When we visited on the 27th November no members of the management team were available.This meant we were unable to access some of the confidential records. We arranged to visit again on the 5th December, when a member of the management team was available who had access to the confidential records. Staff told us the manager was on extended leave and as a result staff were acting up. Staff said this was working well, although they raised concerns because at times the number of drivers was limited, which could result in people having restrictions on the activities they could take part in.

We saw evidence that people were treated with respect, offered choices and their independence was promoted.

Assessments, support and care plans had been developed, including the views of other professionals, relatives and the person themselves. People were able to spend time doing the things they had identified they enjoyed. Risk assessments were completed to ensure people were able to take risks to do some of the things they enjoyed.

Staff told us they attended many training sessions and discussed safeguarding issues on a regular basis. We saw that the home had policies, procedures and information relating to keeping people safe.

Staff told us they went through a rigorous recruitment procedure and were not allowed to start work until all their references and checks had been completed. Staff told us they went through a good induction period, which gave them confidence.

19 January 2012

During a routine inspection

During this visit we spoke with the Home Manager and the Deputy Manager and three members of staff. People using the service were not able to verbally communicate with us. We therefore spent time during our visit observing the care and support being given and how staff interacted with people.

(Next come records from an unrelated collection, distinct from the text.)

===== config.mk =====
export PLATFORM = sky130hd
export DESIGN_NAME = exception_sequencer
export DESIGN_NICKNAME = d
export VERILOG_FILES = /design/src/inc/exc_seq_pkg.sv /design/src/verilog/exception_sequencer.sv
export SDC_FILE = /design/constraint.sdc
export NUM_CORES = 1
export LEC_CHECK = 0
export ABC_AREA = 1
export BUFFER_PORTS_ARGS = -buffer_cell sky130_fd_sc_hd__buf_2
export CAP_MARGIN = 20
export CORE_ASPECT_RATIO = 0.8
export CORE_MARGIN = 3
export CORE_UTILIZATION = 40
export CTS_CLUSTER_SIZE = 30
export DETAILED_ROUTE_END_ITERATION = 16
export HOLD_SLACK_MARGIN = 0.08
export PLACE_DENSITY = 0.67
export SLEW_MARGIN = 25
export SYNTH_ARGS = -nofsm -noshare
export SYNTH_HDL_FRONTEND = slang
export SYNTH_SLANG_ARGS = --single-unit

===== constraint.sdc =====
create_clock -name ref_clk_i -period 3.25 [get_ports ref_clk_i]
set_input_delay 0.1625 -clock ref_clk_i [delete_from_list [all_inputs] [get_ports ref_clk_i]]
set_output_delay 0.1625 -clock ref_clk_i [all_outputs]
set_load 0.05 [all_outputs]

===== src/inc/exc_seq_pkg.sv =====
// Purpose: shared constants for the exception sequencer
// Assumes: byte addressing, 32-bit vector table entries
// Notes:   register offsets are byte addresses on the plain register port

package exc_seq_pkg;

	// ----------------------------------------------------------------
	// vector numbers
	// ----------------------------------------------------------------
	localparam logic [7:0] VEC_RST_PC   = 8'h00;
	localparam logic [7:0] VEC_RST_SP   = 8'h01;
	localparam logic [7:0] VEC_ILL_GEN  = 8'h04;
	localparam logic [7:0] VEC_ILL_SLOT = 8'h06;
	localparam logic [7:0] VEC_AERR_CPU = 8'h09;
	localparam logic [7:0] VEC_AERR_DMA = 8'h0A;
	localparam logic [7:0] VEC_NMI      = 8'h0B;
	localparam logic [7:0] VEC_UBRK     = 8'h0C;
	localparam logic [7:0] VEC_IRQ_BASE = 8'h40;
	localparam logic [7:0] VEC_PERI_LO  = 8'h48;

	// ----------------------------------------------------------------
	// reset values, levels and counts
	// ----------------------------------------------------------------
	localparam logic [31:0] VBR_RESET   = 32'h0000_0000;
	localparam logic [3:0]  MASK_RESET  = 4'hF;
	localparam logic [3:0]  MASK_NMI    = 4'hF;
	localparam logic [3:0]  LVL_UBRK    = 4'hF;
	localparam logic [31:0] STACK_WORD  = 32'h0000_0004;
	localparam int          SR_MASK_LSB = 4;
	localparam logic [4:0]  RST_MIN_CYC = 5'h14;

	// ----------------------------------------------------------------
	// access sizes
	// ----------------------------------------------------------------
	localparam logic [1:0] SIZE_BYTE = 2'h0;
	localparam logic [1:0] SIZE_WORD = 2'h1;
	localparam logic [1:0] SIZE_LONG = 2'h2;

	// ----------------------------------------------------------------
	// register offsets
	// ----------------------------------------------------------------
	localparam logic [7:0] REG_VBR  = 8'h00;
	localparam logic [7:0] REG_MASK = 8'h04;
	localparam logic [7:0] REG_MODE = 8'h08;
	localparam logic [7:0] REG_STAT = 8'h0C;

	// ----------------------------------------------------------------
	// sequencer states, gray along the reset and stacking paths
	// ----------------------------------------------------------------
	typedef enum logic [3:0] {
		ST_HOLD    = 4'h0,
		ST_RST_PC  = 4'h1,
		ST_RST_SP  = 4'h3,
		ST_RST_INI = 4'h2,
		ST_RUN     = 4'h6,
		ST_PUSH_SR = 4'h7,
		ST_PUSH_PC = 4'h5,
		ST_FETCH   = 4'h4,
		ST_JUMP    = 4'hC
	} seq_state_t;

endpackage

We saw how some people communicated through sign language and pictures and how they were supported by staff to be involved in activity planning. We observed staff supporting people in their daily routines and activities, including one-to-one support for community involvement and preparing food and drinks. Staff communicated effectively with people using the service and supported them in ways that promoted their inclusion, dignity and independence. We saw that people received support when they asked for or required it.